## Work to complete
Copy out precisely the line that holds "logic [7:0] r;" and all the lines following it in the data, up to and including the last one, and no others.

=== Source records ===

### src/design/chp_pkg.sv
// ----------------------------------------------------------------------------
// chp_pkg: shared types and constants for the cgi header line parser
// event and error codes, phase and number scanner states, result record
// ----------------------------------------------------------------------------
package chp_pkg;

    // line and name length limits
    localparam int LINE_LIMIT = 512;
    localparam int NAME_LIMIT = 512;
    localparam int LINE_W     = $clog2(LINE_LIMIT + 2);
    localparam int NAME_W     = $clog2(NAME_LIMIT + 1);

    // event codes
    localparam logic [2:0] EV_NAME   = 3'd0;
    localparam logic [2:0] EV_VALUE  = 3'd1;
    localparam logic [2:0] EV_LINE   = 3'd2;
    localparam logic [2:0] EV_STATUS = 3'd3;
    localparam logic [2:0] EV_BLOCK  = 3'd4;
    localparam logic [2:0] EV_BODY   = 3'd5;
    localparam logic [2:0] EV_ERROR  = 3'd6;

    // error codes
    localparam logic [2:0] ERR_LINE_LONG = 3'd0;
    localparam logic [2:0] ERR_NAME_LONG = 3'd1;
    localparam logic [2:0] ERR_EOL_NAME  = 3'd2;
    localparam logic [2:0] ERR_BARE_CR   = 3'd3;
    localparam logic [2:0] ERR_ZERO      = 3'd4;

    // characters
    localparam logic [7:0] CH_COLON = 8'h3a;
    localparam logic [7:0] CH_CR    = 8'h0d;
    localparam logic [7:0] CH_LF    = 8'h0a;
    localparam logic [7:0] CH_SPACE = 8'h20;
    localparam logic [7:0] CH_TAB   = 8'h09;
    localparam logic [7:0] CH_VT    = 8'h0b;
    localparam logic [7:0] CH_FF    = 8'h0c;
    localparam logic [7:0] CH_PLUS  = 8'h2b;
    localparam logic [7:0] CH_MINUS = 8'h2d;
    localparam logic [7:0] CH_NUL   = 8'h00;

    // length of the word "status"
    localparam logic [2:0] STATUS_LEN  = 3'd6;
    localparam logic [2:0] MATCH_PAST  = 3'd7;

    typedef enum logic [4:0] {
        PH_NAME  = 5'b00001,
        PH_VALUE = 5'b00010,
        PH_CR    = 5'b00100,
        PH_BODY  = 5'b01000,
        PH_ERROR = 5'b10000
    } t_phase;

    typedef enum logic [6:0] {
        NUM_IDLE      = 7'b0000001,
        NUM_SIGN_POS  = 7'b0000010,
        NUM_SIGN_NEG  = 7'b0000100,
        NUM_DIG_POS   = 7'b0001000,
        NUM_DIG_NEG   = 7'b0010000,
        NUM_DONE_NONE = 7'b0100000,
        NUM_DONE_OK   = 7'b1000000
    } t_num;

    typedef struct packed {
        logic [2:0]         ev;
        logic [7:0]         data;
        logic signed [15:0] status;
        logic               status_ok;
        logic [2:0]         err;
    } t_result;

    // ascii upper to lower case
    function automatic logic [7:0] fold(input logic [7:0] b);
        logic [7:0] r;
        r = b;
        if (b >= 8'h41 && b <= 8'h5a) begin
            r = b + 8'd32;
        end
        return r;
    endfunction

    // letters of "status" by position
    function automatic logic [7:0] status_char(input logic [2:0] pos);
        logic [7:0] c;
        case (pos)
            3'd0:    c = 8'h73;
            3'd1:    c = 8'h74;
            3'd2:    c = 8'h61;
            3'd3:    c = 8'h74;
            3'd4:    c = 8'h75;
            3'd5:    c = 8'h73;
            default: c = 8'h00;
        endcase
        return c;
    endfunction

endpackage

===

## Task solution
        logic [7:0] r;
        r = b;
        if (b >= 8'h41 && b <= 8'h5a) begin
            r = b + 8'd32;
        end
        return r;
    endfunction

    // letters of "status" by position
    function automatic logic [7:0] status_char(input logic [2:0] pos);
        logic [7:0] c;
        case (pos)
            3'd0:    c = 8'h73;
            3'd1:    c = 8'h74;
            3'd2:    c = 8'h61;
            3'd3:    c = 8'h74;
            3'd4:    c = 8'h75;
            3'd5:    c = 8'h73;
            default: c = 8'h00;
        endcase
        return c;
    endfunction

endpackage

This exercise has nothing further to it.